### Description of the task
Please keep to the lines below from the one with "u_core/u_dp/r_d2 | 21 |" through the one with "nand2_4 3, o21ai_2", and restate them word for word, ends included.

[Records drawn from a dataset]
--------------------------------

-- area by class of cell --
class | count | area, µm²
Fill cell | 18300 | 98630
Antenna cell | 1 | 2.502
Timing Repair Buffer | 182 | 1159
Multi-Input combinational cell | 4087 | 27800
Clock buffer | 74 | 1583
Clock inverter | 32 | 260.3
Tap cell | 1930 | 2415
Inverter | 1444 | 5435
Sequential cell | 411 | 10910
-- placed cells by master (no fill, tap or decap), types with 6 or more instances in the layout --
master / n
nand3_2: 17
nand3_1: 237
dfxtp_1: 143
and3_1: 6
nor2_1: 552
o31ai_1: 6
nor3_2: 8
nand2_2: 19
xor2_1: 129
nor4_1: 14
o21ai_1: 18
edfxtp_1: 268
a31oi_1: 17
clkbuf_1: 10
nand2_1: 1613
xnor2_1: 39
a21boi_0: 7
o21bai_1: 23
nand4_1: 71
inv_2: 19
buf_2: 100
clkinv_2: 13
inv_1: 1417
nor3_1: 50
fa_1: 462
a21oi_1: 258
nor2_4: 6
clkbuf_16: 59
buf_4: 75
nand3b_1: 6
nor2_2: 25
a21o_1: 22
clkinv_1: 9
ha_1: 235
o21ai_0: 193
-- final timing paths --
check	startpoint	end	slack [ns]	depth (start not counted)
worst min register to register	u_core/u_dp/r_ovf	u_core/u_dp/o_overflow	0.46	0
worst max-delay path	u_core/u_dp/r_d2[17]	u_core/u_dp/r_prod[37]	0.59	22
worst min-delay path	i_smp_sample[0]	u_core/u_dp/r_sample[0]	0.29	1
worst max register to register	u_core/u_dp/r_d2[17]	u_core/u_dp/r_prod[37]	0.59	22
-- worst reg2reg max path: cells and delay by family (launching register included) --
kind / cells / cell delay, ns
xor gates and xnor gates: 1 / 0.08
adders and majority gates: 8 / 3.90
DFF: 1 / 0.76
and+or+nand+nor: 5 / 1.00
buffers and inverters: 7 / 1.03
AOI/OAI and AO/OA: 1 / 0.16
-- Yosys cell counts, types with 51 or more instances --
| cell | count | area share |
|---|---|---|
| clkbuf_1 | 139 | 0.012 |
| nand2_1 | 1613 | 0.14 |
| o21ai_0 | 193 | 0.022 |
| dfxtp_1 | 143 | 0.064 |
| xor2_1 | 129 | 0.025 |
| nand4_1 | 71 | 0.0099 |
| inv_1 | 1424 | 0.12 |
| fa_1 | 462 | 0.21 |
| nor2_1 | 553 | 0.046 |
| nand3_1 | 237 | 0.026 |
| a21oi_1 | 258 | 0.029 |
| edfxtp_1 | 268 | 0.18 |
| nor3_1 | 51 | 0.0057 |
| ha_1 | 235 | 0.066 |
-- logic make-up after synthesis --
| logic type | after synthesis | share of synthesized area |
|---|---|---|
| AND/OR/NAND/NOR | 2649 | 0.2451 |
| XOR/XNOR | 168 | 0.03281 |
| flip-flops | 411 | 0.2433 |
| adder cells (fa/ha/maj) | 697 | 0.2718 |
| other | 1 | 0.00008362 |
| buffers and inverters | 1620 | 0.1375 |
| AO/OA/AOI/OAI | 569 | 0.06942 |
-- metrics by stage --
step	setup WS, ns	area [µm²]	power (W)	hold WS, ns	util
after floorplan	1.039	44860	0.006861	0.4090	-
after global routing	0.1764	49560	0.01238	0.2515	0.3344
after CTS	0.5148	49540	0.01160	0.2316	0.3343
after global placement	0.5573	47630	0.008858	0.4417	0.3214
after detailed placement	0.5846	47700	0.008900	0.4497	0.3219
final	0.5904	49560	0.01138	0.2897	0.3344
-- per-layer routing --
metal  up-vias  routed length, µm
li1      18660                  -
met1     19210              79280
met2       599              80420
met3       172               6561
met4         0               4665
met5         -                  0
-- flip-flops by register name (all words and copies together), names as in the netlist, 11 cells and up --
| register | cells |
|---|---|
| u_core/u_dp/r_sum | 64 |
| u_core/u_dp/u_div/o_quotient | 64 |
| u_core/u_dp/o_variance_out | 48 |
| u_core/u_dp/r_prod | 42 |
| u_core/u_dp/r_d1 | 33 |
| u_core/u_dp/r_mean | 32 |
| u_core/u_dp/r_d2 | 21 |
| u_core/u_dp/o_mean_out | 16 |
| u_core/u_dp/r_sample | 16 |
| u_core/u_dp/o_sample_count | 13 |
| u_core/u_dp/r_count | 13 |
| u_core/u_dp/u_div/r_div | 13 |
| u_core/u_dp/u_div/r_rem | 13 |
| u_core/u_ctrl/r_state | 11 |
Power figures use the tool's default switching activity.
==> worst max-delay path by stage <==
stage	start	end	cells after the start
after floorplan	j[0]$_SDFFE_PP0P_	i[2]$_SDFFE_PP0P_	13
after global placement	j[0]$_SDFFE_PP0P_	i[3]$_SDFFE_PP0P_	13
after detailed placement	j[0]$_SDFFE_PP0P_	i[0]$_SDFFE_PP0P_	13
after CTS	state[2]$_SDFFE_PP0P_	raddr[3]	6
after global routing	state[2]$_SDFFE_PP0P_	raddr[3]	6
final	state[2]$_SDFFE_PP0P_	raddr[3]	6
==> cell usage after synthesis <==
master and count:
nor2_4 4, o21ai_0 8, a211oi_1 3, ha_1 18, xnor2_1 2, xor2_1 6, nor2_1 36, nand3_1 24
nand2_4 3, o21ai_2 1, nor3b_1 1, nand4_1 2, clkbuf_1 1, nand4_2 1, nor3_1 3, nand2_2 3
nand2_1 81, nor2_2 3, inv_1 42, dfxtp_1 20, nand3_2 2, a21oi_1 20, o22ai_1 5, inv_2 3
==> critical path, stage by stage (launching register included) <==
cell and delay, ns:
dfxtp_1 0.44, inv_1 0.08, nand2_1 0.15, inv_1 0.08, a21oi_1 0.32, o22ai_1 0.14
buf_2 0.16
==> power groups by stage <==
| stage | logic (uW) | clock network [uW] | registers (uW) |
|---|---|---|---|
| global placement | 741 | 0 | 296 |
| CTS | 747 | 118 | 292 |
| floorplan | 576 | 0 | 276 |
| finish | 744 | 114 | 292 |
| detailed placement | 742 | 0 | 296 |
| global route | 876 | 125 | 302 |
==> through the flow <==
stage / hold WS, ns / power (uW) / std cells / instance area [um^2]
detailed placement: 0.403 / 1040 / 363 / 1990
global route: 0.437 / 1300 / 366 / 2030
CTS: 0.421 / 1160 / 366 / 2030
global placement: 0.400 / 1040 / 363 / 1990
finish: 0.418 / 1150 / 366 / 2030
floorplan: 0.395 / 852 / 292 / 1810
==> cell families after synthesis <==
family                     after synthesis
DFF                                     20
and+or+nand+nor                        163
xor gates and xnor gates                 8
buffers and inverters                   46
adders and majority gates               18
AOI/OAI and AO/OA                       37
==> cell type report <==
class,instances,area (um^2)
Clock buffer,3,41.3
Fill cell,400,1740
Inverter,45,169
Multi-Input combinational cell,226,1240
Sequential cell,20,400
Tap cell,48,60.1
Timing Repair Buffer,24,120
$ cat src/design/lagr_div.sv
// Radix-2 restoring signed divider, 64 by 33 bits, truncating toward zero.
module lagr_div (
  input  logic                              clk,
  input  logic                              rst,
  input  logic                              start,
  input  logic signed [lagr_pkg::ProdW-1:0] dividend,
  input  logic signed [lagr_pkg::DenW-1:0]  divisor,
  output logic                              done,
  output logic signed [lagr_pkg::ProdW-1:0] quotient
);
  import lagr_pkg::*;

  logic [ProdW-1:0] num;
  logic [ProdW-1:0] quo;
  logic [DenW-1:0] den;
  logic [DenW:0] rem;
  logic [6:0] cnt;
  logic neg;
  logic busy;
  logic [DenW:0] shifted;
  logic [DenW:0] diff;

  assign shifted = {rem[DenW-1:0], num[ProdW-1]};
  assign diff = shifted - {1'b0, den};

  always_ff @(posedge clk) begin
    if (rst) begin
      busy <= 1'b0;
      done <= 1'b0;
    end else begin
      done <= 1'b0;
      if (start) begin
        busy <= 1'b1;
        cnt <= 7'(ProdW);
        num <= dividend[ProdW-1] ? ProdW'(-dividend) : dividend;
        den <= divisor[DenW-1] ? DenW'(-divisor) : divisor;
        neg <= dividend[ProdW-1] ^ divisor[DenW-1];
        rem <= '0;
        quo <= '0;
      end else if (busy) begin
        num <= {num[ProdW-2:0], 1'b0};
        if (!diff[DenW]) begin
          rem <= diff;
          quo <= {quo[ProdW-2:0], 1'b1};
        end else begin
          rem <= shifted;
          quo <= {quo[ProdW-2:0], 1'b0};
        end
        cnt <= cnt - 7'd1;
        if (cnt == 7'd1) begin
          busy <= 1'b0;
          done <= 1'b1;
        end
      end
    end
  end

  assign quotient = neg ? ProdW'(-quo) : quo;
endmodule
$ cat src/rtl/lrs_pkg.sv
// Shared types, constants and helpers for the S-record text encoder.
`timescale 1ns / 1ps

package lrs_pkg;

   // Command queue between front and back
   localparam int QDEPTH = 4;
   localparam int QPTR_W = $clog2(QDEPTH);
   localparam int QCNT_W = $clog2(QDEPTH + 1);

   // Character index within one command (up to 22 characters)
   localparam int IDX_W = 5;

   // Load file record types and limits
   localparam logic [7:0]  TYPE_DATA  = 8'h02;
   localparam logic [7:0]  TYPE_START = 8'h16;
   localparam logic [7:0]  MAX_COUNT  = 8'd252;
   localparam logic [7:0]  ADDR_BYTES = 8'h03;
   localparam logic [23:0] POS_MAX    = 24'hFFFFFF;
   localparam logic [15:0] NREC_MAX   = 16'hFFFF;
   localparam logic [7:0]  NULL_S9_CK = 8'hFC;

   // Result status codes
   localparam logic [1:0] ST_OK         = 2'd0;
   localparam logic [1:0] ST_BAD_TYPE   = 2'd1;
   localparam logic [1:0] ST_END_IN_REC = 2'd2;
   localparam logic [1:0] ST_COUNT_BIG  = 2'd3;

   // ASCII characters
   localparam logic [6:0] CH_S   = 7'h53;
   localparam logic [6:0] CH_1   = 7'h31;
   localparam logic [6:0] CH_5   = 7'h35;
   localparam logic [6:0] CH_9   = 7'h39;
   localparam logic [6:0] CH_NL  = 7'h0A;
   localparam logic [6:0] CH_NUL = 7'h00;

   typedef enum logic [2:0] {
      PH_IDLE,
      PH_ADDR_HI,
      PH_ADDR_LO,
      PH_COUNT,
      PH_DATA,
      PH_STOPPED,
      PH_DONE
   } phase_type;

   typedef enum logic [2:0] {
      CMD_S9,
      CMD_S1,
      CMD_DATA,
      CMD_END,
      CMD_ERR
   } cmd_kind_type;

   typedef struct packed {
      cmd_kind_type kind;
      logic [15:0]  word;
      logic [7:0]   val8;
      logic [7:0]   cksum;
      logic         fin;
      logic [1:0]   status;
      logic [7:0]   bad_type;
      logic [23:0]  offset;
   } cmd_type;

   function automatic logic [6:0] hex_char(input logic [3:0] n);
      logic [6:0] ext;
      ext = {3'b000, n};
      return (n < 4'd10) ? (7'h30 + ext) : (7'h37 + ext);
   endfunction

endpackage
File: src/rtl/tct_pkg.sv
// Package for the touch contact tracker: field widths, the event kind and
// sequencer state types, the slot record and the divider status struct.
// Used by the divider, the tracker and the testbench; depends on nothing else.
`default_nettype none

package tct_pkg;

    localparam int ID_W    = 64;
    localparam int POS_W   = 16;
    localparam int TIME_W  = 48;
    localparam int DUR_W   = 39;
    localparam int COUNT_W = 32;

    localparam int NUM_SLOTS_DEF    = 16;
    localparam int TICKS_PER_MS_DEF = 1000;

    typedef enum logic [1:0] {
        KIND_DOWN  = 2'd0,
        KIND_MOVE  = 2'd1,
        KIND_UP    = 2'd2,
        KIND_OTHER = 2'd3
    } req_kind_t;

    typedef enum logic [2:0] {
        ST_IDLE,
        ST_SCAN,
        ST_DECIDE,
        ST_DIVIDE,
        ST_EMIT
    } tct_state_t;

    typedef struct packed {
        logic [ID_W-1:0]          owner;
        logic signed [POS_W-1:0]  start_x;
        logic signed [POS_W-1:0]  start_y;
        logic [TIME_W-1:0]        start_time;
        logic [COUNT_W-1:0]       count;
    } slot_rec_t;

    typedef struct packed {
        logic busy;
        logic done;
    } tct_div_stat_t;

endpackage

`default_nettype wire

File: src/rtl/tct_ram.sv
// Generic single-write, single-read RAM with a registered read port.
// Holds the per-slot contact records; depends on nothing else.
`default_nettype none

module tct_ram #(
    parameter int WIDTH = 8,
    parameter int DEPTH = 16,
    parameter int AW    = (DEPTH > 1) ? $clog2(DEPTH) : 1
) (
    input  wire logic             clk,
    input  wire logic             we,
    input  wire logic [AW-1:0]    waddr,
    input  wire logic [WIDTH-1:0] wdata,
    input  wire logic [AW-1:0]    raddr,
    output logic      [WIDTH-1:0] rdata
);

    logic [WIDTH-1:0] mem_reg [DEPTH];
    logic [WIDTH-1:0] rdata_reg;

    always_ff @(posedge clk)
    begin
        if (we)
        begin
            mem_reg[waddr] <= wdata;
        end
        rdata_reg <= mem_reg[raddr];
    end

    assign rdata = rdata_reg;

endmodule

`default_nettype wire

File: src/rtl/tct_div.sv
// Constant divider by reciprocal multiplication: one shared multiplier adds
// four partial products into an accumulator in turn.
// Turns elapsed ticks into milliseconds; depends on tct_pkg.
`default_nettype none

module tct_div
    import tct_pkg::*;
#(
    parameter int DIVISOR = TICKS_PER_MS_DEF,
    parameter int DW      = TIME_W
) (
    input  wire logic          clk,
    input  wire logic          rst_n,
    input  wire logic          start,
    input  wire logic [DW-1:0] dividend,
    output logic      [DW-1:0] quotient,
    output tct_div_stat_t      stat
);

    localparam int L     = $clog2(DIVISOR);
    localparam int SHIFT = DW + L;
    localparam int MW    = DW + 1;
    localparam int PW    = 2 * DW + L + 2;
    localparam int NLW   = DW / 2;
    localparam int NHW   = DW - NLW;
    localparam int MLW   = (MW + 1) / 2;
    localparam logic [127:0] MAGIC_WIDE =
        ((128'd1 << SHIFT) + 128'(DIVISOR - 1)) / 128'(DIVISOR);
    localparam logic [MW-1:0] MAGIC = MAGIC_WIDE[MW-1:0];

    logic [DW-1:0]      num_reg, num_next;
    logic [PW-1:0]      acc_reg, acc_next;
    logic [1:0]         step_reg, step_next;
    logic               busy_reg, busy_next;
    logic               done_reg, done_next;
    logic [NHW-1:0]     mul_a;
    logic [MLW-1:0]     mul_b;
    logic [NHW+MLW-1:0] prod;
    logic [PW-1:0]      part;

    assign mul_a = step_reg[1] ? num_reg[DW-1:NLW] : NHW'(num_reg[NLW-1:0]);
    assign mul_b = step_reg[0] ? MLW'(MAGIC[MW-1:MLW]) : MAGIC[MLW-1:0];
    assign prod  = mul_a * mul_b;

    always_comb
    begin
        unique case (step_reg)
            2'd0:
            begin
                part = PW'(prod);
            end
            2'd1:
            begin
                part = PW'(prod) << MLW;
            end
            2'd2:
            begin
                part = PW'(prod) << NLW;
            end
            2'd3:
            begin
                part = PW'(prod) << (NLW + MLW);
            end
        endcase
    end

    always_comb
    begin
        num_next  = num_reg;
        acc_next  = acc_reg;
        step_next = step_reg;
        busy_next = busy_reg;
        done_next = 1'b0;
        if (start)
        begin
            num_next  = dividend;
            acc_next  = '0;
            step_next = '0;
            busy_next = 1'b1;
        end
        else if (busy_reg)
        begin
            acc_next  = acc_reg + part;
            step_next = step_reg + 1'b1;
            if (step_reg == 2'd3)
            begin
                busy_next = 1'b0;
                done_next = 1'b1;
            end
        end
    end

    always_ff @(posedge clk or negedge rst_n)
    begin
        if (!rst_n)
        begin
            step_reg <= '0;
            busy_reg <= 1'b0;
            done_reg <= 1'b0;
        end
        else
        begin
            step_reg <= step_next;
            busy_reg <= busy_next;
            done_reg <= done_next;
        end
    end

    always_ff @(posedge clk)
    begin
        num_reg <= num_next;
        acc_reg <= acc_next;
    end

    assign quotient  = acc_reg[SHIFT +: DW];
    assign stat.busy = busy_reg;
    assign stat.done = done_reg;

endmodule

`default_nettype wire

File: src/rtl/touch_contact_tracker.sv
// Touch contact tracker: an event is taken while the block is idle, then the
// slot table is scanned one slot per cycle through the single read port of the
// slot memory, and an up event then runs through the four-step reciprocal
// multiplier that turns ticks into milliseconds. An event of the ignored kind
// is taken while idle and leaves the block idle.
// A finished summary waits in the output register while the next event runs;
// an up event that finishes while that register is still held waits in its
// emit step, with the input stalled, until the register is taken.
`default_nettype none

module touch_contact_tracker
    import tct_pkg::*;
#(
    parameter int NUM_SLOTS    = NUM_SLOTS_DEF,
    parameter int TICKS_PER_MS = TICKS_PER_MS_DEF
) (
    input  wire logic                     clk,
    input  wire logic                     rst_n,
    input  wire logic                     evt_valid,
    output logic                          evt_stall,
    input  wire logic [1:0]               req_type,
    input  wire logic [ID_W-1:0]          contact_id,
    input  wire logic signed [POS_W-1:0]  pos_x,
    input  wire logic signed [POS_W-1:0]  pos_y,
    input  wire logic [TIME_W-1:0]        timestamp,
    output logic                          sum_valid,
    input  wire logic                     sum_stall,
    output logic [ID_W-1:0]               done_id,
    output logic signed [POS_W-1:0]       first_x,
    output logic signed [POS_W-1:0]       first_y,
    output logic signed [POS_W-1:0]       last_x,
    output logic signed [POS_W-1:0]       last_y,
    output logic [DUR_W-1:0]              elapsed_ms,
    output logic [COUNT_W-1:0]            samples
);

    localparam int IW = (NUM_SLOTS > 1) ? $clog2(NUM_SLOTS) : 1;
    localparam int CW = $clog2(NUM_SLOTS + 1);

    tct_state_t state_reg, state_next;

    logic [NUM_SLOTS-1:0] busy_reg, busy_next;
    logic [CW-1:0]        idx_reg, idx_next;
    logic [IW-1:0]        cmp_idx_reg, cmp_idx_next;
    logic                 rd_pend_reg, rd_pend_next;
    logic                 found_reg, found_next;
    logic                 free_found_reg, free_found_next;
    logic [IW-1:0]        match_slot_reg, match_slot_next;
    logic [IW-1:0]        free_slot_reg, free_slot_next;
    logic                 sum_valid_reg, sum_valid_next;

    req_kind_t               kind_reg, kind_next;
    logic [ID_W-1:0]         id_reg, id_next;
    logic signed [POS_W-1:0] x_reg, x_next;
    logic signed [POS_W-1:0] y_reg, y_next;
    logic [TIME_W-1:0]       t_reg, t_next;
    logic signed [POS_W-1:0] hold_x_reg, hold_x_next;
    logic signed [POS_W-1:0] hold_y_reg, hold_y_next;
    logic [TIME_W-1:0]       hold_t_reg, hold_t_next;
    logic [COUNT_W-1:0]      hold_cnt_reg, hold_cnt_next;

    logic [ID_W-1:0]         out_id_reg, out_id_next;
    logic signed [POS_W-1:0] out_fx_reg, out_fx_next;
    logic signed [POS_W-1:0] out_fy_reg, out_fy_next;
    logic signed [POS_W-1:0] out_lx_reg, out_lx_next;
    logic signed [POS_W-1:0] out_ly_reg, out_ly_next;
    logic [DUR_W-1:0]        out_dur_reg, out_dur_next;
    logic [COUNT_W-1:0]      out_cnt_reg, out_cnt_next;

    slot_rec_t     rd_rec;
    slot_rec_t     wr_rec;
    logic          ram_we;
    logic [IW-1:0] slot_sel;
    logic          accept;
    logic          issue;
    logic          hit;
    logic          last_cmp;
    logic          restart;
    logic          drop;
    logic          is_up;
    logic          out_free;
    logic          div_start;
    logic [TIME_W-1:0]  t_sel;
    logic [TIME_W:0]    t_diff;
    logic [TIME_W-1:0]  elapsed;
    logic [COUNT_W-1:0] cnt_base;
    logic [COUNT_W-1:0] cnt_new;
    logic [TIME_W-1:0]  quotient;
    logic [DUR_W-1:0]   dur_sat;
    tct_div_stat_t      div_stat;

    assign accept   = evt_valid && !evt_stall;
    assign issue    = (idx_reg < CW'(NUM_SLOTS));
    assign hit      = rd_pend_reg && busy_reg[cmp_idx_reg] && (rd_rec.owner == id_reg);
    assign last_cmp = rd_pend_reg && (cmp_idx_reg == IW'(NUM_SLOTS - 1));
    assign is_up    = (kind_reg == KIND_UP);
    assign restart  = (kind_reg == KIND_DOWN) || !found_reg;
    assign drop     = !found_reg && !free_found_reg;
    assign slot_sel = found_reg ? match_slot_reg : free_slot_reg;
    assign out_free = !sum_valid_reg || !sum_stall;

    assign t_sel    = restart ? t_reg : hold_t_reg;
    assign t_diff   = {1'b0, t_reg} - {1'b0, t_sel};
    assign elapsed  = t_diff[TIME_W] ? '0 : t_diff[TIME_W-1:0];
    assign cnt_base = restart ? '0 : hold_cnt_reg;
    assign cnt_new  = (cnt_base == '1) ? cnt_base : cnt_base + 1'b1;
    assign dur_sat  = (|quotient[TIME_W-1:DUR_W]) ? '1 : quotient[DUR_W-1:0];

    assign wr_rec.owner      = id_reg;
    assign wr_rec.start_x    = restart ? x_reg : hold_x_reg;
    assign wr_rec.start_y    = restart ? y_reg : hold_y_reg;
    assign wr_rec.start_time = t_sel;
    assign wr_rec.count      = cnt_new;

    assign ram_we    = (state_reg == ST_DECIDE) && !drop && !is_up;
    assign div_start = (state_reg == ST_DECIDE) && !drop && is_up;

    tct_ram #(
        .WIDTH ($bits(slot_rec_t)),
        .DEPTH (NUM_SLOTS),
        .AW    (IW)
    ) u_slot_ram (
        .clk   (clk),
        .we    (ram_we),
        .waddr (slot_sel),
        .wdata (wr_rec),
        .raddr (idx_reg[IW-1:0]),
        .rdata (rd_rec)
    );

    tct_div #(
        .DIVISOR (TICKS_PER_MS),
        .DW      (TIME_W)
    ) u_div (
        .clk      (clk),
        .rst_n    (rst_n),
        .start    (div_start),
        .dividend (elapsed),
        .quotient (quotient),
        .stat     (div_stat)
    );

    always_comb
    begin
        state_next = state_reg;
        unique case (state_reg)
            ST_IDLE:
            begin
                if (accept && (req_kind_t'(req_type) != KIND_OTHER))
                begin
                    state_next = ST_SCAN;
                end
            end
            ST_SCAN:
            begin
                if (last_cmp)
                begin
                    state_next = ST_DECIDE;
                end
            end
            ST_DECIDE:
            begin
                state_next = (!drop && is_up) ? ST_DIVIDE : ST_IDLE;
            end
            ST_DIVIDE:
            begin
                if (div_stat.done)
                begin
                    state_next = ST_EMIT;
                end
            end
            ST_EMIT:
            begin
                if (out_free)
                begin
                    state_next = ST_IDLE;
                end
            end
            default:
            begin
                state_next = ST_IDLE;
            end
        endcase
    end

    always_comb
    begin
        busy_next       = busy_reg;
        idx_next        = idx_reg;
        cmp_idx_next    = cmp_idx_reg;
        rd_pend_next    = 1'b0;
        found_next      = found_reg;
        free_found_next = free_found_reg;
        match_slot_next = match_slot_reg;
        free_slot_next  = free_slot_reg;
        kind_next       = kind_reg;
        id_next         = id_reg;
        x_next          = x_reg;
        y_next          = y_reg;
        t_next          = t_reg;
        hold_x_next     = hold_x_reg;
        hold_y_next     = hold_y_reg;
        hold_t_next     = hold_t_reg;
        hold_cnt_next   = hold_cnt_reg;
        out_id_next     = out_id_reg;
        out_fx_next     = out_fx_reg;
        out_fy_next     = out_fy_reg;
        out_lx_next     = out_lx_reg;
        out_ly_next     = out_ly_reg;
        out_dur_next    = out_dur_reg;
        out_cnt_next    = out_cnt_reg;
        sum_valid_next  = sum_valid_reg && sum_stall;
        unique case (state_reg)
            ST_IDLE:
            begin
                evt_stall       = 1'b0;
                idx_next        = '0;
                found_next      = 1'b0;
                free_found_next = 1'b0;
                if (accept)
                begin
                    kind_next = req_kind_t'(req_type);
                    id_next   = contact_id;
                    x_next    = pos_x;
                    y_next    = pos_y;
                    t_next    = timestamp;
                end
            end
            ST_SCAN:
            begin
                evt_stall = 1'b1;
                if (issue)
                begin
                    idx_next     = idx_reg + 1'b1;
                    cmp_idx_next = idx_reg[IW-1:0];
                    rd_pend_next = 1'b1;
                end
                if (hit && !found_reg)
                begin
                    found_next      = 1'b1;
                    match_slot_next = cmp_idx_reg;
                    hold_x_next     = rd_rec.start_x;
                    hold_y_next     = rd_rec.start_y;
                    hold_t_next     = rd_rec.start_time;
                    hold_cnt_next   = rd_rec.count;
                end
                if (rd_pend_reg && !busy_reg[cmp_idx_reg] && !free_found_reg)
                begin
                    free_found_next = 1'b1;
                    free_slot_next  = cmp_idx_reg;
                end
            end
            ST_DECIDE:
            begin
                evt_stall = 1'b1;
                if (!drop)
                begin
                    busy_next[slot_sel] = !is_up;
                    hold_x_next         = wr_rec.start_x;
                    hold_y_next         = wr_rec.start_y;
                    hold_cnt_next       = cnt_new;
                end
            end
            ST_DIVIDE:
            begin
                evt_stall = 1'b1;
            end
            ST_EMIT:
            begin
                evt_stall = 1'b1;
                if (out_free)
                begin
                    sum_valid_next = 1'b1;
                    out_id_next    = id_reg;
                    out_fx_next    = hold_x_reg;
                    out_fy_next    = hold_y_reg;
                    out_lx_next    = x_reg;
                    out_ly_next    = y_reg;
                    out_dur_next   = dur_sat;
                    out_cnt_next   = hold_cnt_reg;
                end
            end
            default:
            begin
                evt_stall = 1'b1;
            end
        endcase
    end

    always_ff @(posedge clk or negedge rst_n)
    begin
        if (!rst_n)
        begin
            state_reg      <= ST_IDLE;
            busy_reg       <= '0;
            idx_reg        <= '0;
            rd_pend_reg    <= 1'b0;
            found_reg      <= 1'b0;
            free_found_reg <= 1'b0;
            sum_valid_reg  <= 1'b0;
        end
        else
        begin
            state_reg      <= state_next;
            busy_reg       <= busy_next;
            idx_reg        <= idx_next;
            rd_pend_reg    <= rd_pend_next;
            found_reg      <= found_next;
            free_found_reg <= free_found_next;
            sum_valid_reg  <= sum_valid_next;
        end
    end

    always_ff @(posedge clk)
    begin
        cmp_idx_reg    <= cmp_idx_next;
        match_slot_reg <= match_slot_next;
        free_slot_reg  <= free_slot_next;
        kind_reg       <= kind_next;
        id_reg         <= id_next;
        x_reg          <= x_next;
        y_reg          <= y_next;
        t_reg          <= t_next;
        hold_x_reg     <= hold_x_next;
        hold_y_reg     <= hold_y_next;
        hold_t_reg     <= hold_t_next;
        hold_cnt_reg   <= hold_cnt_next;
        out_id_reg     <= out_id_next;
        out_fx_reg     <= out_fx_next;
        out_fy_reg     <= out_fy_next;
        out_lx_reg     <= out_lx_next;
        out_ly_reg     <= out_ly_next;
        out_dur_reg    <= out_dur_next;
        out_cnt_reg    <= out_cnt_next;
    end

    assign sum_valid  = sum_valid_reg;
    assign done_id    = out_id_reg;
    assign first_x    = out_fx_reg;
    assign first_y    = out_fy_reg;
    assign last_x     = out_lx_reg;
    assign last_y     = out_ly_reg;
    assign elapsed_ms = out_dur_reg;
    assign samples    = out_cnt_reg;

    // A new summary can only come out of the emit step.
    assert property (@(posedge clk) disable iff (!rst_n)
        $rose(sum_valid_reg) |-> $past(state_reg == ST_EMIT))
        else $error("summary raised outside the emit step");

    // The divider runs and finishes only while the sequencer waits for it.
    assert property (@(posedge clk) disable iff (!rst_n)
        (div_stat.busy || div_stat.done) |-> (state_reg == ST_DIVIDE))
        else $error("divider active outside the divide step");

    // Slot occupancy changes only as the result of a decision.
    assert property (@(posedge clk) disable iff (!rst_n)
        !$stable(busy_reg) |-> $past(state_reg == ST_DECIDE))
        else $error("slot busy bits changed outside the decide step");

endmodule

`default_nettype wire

--------------------------------

### Result for this task
| u_core/u_dp/r_d2 | 21 |
| u_core/u_dp/o_mean_out | 16 |
| u_core/u_dp/r_sample | 16 |
| u_core/u_dp/o_sample_count | 13 |
| u_core/u_dp/r_count | 13 |
| u_core/u_dp/u_div/r_div | 13 |
| u_core/u_dp/u_div/r_rem | 13 |
| u_core/u_ctrl/r_state | 11 |
Power figures use the tool's default switching activity.
==> worst max-delay path by stage <==
stage	start	end	cells after the start
after floorplan	j[0]$_SDFFE_PP0P_	i[2]$_SDFFE_PP0P_	13
after global placement	j[0]$_SDFFE_PP0P_	i[3]$_SDFFE_PP0P_	13
after detailed placement	j[0]$_SDFFE_PP0P_	i[0]$_SDFFE_PP0P_	13
after CTS	state[2]$_SDFFE_PP0P_	raddr[3]	6
after global routing	state[2]$_SDFFE_PP0P_	raddr[3]	6
final	state[2]$_SDFFE_PP0P_	raddr[3]	6
==> cell usage after synthesis <==
master and count:
nor2_4 4, o21ai_0 8, a211oi_1 3, ha_1 18, xnor2_1 2, xor2_1 6, nor2_1 36, nand3_1 24
nand2_4 3, o21ai_2 1, nor3b_1 1, nand4_1 2, clkbuf_1 1, nand4_2 1, nor3_1 3, nand2_2 3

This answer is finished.